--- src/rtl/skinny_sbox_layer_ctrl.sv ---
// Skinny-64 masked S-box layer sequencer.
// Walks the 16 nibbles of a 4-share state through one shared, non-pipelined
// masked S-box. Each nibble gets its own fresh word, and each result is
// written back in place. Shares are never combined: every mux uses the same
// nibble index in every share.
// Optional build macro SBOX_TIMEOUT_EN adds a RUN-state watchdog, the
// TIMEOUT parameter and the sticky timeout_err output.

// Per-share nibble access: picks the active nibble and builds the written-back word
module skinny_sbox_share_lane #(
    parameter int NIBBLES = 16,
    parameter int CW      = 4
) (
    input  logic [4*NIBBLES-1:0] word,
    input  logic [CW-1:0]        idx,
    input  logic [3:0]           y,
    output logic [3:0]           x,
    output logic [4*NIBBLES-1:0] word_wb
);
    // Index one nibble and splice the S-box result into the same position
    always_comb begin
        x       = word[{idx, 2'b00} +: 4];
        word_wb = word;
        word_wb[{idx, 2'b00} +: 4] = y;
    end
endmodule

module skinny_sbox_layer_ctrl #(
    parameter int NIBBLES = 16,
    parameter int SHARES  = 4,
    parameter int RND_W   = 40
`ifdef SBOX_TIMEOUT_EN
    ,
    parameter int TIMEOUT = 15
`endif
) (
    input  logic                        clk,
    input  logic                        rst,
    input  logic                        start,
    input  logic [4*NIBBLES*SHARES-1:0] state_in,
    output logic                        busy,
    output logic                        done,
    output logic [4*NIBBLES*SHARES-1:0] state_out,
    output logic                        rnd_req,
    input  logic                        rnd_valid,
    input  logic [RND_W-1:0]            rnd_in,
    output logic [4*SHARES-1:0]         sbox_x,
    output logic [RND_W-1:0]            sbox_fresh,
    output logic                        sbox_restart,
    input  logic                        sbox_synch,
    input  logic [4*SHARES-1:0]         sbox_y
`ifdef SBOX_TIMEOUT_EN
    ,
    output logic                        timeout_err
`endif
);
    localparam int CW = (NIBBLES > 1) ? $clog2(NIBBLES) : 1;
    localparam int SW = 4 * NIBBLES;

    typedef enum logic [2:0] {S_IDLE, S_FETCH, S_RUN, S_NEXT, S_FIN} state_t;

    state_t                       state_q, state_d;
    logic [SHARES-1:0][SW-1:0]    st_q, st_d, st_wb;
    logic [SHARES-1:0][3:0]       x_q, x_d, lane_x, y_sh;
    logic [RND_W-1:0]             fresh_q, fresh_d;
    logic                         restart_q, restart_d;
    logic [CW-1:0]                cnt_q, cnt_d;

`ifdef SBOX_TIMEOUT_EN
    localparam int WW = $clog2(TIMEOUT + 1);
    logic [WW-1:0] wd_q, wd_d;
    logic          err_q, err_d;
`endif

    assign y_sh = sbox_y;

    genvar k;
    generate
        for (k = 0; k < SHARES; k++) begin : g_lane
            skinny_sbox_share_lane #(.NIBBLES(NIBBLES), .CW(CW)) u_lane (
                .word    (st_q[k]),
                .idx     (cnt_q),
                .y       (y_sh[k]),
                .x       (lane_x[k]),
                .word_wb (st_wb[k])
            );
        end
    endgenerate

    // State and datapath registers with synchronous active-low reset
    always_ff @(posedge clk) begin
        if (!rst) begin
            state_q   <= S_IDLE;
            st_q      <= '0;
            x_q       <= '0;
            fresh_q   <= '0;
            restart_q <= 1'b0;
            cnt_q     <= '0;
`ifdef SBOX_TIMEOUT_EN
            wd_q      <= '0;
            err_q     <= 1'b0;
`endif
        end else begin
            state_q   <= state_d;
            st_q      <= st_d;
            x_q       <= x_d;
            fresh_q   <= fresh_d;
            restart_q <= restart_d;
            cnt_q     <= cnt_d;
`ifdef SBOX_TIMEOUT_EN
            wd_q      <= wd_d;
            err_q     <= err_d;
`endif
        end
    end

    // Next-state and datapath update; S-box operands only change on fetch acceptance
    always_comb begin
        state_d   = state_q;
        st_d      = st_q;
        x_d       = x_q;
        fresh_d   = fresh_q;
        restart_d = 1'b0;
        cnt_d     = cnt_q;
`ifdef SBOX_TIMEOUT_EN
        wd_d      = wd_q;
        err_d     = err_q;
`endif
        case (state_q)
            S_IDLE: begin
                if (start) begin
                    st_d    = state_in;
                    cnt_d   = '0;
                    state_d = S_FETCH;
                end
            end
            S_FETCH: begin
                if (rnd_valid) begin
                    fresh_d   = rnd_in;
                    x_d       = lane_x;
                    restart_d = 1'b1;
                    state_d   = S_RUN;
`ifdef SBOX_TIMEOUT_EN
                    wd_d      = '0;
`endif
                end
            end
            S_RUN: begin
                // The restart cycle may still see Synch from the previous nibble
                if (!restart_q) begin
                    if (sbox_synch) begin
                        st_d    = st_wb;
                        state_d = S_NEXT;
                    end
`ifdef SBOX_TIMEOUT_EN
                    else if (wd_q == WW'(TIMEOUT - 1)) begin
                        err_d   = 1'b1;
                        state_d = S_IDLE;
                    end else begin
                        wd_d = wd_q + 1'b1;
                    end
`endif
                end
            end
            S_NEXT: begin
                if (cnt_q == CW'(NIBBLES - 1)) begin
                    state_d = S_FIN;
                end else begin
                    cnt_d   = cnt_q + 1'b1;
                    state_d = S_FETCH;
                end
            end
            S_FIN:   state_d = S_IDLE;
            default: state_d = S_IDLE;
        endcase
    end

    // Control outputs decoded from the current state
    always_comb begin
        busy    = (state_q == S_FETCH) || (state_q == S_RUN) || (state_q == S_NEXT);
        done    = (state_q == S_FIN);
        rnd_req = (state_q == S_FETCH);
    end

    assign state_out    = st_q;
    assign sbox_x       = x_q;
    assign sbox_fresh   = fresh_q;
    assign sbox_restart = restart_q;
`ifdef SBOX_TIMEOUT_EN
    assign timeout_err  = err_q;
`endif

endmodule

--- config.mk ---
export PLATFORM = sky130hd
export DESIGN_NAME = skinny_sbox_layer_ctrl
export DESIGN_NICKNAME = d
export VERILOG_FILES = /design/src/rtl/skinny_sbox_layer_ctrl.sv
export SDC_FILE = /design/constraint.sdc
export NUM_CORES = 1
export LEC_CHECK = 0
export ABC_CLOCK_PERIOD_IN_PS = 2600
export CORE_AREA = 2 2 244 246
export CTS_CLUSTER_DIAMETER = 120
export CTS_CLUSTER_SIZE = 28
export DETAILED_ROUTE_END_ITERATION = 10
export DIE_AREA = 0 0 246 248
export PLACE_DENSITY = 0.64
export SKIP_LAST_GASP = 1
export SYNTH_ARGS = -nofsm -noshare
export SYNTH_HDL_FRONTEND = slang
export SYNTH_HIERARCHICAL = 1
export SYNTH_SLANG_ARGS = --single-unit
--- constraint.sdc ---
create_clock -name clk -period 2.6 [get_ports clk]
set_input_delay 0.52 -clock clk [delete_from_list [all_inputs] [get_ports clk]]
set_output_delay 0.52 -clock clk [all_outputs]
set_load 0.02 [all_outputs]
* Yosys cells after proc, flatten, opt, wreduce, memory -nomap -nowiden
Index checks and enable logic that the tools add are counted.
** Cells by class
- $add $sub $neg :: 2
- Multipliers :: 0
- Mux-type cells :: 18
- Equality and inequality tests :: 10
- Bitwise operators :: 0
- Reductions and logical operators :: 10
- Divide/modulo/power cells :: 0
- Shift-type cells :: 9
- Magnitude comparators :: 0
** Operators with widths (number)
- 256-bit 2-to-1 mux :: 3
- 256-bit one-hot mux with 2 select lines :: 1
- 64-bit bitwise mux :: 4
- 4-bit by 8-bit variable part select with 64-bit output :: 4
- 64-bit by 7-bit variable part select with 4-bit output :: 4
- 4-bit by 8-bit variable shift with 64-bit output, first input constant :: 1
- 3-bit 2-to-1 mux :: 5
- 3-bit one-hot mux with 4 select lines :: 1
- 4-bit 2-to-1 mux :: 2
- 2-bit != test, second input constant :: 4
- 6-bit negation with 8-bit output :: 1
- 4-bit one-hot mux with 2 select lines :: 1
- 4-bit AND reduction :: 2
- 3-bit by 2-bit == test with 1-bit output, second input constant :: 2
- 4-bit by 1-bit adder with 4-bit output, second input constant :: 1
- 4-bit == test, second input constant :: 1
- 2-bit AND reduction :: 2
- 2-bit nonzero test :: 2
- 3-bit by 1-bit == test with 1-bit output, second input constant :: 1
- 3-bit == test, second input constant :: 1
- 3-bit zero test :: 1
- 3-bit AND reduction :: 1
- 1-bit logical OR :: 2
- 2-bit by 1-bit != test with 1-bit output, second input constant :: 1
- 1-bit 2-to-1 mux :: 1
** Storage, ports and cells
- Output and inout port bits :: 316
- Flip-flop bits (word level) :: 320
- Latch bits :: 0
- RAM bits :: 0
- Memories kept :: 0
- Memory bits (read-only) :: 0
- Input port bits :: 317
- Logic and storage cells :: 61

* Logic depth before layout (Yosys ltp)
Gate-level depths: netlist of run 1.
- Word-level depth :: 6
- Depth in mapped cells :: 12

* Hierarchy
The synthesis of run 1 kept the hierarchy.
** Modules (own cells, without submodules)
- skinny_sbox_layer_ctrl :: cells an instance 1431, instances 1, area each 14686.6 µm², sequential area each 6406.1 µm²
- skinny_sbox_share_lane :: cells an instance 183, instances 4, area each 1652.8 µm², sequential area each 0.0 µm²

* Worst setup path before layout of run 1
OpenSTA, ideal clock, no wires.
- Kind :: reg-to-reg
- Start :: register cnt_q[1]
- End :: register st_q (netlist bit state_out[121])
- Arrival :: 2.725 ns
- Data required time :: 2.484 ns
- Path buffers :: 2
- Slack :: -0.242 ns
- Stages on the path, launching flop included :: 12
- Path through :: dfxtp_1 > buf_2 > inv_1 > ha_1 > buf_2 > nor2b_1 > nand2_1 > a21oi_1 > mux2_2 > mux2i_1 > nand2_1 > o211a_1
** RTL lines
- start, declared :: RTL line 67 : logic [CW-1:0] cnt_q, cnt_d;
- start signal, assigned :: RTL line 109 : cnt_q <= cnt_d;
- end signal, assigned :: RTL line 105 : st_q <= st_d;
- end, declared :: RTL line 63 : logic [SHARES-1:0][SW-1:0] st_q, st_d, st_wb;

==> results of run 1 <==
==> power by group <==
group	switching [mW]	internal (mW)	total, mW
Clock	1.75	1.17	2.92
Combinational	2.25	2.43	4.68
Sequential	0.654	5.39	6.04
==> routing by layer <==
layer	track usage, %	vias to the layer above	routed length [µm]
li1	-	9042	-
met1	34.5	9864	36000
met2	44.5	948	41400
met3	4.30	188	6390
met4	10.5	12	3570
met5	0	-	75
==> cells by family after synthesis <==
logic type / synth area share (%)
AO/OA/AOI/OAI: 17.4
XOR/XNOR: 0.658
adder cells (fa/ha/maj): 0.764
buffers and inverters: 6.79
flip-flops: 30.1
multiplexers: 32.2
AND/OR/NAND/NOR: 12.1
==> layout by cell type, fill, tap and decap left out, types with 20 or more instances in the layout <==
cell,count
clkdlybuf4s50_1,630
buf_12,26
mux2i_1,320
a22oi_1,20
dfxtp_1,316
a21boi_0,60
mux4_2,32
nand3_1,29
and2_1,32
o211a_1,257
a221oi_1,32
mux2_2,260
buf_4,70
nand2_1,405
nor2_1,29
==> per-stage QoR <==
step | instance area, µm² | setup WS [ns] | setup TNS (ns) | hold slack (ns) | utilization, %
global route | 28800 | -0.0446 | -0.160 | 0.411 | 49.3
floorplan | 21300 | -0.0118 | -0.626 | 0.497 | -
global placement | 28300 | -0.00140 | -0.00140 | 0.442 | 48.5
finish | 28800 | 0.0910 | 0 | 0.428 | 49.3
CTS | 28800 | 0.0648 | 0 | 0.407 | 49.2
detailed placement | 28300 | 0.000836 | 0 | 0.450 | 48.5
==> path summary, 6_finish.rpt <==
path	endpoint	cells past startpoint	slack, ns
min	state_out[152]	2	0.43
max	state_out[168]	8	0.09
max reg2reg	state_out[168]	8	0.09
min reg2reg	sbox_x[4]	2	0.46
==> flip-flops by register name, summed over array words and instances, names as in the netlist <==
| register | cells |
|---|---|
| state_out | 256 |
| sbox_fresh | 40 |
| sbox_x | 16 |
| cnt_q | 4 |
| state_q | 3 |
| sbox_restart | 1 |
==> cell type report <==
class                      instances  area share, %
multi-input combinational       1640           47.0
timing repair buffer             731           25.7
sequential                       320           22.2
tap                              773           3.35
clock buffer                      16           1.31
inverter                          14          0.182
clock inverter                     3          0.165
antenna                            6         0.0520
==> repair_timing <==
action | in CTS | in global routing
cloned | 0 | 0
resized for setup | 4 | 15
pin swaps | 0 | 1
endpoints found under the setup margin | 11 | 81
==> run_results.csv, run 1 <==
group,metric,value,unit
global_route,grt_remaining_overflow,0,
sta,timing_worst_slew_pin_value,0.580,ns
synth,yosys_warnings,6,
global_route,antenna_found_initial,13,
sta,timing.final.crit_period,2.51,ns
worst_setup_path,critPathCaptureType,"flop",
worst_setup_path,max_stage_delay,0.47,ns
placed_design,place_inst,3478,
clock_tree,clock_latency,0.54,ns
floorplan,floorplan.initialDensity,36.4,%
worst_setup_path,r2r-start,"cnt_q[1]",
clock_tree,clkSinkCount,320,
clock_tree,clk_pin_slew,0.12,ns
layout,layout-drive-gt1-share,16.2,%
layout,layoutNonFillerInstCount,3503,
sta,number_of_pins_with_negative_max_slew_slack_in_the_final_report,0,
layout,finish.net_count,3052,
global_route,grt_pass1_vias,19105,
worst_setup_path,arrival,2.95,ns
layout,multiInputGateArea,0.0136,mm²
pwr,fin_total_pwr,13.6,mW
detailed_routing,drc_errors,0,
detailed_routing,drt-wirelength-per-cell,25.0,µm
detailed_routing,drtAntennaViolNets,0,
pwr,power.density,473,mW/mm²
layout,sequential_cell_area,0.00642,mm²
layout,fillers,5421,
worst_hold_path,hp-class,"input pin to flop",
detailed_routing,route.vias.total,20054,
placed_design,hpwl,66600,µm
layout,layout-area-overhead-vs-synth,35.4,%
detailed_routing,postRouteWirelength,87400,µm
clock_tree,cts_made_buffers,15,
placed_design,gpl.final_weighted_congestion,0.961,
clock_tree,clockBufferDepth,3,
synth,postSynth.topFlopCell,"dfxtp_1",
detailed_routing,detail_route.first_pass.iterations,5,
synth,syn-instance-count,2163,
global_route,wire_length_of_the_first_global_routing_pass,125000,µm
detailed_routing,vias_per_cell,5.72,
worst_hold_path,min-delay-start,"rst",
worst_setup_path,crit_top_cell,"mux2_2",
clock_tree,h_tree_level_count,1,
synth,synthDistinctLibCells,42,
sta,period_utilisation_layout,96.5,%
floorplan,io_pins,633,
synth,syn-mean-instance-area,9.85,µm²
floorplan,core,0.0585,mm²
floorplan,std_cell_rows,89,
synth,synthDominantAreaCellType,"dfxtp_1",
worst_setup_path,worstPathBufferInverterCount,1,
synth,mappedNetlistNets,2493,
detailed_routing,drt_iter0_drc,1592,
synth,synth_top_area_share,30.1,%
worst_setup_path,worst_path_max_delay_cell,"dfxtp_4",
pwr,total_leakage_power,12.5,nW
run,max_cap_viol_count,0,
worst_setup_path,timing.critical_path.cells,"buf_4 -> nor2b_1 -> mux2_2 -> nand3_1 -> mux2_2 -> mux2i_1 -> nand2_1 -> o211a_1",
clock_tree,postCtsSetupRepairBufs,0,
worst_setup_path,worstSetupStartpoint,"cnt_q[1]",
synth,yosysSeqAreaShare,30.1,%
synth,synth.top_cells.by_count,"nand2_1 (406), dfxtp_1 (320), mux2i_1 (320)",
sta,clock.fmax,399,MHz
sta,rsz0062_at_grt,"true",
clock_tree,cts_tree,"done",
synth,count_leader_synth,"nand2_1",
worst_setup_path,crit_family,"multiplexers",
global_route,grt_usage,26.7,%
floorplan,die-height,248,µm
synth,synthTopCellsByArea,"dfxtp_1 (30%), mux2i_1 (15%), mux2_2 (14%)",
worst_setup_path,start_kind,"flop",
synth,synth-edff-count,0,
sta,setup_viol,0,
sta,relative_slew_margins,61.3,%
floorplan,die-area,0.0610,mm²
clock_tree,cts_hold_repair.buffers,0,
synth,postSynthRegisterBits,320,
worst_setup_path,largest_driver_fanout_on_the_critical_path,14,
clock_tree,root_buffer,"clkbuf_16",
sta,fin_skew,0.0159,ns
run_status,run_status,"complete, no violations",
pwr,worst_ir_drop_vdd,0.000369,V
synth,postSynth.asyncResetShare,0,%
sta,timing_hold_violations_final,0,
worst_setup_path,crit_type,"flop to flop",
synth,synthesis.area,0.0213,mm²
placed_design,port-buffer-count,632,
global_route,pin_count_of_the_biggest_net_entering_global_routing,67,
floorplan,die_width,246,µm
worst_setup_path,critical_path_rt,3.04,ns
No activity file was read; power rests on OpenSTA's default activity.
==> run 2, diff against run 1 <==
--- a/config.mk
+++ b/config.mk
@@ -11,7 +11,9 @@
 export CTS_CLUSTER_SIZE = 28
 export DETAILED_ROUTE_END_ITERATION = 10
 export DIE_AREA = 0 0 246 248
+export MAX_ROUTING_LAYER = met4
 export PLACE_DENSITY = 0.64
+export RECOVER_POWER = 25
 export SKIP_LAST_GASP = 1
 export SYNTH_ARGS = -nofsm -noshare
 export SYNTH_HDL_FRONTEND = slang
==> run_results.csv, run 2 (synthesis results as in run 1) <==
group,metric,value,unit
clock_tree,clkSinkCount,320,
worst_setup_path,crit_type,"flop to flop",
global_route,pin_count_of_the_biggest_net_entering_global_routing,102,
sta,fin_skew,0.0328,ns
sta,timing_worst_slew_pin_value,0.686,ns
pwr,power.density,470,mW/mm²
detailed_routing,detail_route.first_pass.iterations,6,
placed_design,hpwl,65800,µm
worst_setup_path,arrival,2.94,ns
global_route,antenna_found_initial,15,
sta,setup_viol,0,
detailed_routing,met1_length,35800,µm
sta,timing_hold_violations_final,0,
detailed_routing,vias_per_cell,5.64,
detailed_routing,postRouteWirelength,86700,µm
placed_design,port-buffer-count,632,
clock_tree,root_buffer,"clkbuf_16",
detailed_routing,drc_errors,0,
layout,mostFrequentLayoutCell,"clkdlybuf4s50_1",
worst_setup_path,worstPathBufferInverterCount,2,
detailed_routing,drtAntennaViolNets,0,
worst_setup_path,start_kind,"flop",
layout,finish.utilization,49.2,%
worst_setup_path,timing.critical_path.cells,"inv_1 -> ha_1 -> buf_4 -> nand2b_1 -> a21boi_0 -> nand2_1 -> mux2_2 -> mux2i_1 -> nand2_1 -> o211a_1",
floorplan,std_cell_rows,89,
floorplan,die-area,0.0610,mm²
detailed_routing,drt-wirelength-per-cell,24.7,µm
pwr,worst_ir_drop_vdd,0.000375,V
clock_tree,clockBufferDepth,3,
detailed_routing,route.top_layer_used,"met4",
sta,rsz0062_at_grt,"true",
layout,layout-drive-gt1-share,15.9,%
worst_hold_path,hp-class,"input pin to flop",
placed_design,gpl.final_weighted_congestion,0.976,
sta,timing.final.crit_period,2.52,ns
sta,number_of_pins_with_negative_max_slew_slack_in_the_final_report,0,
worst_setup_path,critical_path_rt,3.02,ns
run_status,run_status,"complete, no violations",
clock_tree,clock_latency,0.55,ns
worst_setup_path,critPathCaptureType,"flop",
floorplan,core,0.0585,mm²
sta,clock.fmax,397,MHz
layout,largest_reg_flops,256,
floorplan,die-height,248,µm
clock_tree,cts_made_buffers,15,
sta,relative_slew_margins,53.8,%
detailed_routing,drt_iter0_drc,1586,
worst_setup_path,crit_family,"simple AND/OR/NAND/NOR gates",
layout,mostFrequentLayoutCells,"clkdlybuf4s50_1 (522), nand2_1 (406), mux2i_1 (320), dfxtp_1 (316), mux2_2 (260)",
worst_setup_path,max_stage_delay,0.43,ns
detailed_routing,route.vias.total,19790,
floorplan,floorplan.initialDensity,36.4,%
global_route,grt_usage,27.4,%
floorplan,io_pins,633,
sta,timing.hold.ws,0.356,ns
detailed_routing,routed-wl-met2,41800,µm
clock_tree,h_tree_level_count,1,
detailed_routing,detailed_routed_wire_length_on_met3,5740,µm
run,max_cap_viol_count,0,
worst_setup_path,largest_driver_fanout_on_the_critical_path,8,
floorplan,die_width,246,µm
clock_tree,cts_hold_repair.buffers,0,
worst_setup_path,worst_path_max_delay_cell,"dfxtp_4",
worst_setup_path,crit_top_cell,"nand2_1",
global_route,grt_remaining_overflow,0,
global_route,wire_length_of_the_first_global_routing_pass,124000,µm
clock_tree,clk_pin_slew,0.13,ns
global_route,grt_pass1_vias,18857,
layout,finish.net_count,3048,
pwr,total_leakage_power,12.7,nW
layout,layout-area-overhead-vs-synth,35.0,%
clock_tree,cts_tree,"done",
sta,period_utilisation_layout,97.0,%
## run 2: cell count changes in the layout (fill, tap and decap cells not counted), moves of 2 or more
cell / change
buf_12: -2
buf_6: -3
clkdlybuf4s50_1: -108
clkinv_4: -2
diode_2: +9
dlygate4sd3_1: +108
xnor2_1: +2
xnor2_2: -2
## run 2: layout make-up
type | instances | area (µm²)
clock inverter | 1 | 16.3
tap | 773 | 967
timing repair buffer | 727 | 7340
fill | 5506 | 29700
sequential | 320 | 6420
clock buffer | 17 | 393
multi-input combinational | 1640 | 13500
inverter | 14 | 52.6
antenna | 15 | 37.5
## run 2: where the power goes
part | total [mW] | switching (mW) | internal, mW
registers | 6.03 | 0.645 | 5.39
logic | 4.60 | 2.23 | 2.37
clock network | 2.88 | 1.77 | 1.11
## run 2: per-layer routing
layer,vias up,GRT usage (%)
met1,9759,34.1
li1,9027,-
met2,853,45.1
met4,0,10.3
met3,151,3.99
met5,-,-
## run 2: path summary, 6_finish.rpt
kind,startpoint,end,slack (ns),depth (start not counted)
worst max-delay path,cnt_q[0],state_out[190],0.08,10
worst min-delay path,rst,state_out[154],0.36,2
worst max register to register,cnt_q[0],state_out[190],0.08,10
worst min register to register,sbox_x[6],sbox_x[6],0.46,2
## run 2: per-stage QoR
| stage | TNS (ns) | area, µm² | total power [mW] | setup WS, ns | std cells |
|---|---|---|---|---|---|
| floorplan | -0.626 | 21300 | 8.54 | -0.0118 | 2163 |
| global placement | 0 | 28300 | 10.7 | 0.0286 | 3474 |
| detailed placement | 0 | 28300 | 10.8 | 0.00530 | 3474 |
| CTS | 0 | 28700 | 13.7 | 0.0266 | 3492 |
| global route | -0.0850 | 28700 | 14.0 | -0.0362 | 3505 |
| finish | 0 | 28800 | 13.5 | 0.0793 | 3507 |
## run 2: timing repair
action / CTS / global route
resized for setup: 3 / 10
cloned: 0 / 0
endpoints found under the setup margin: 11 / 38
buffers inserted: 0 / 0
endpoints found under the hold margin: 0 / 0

__Exercise instructions__
Say how many lines in the records hold the string "fmax". Give no other words.

__Task answer__
2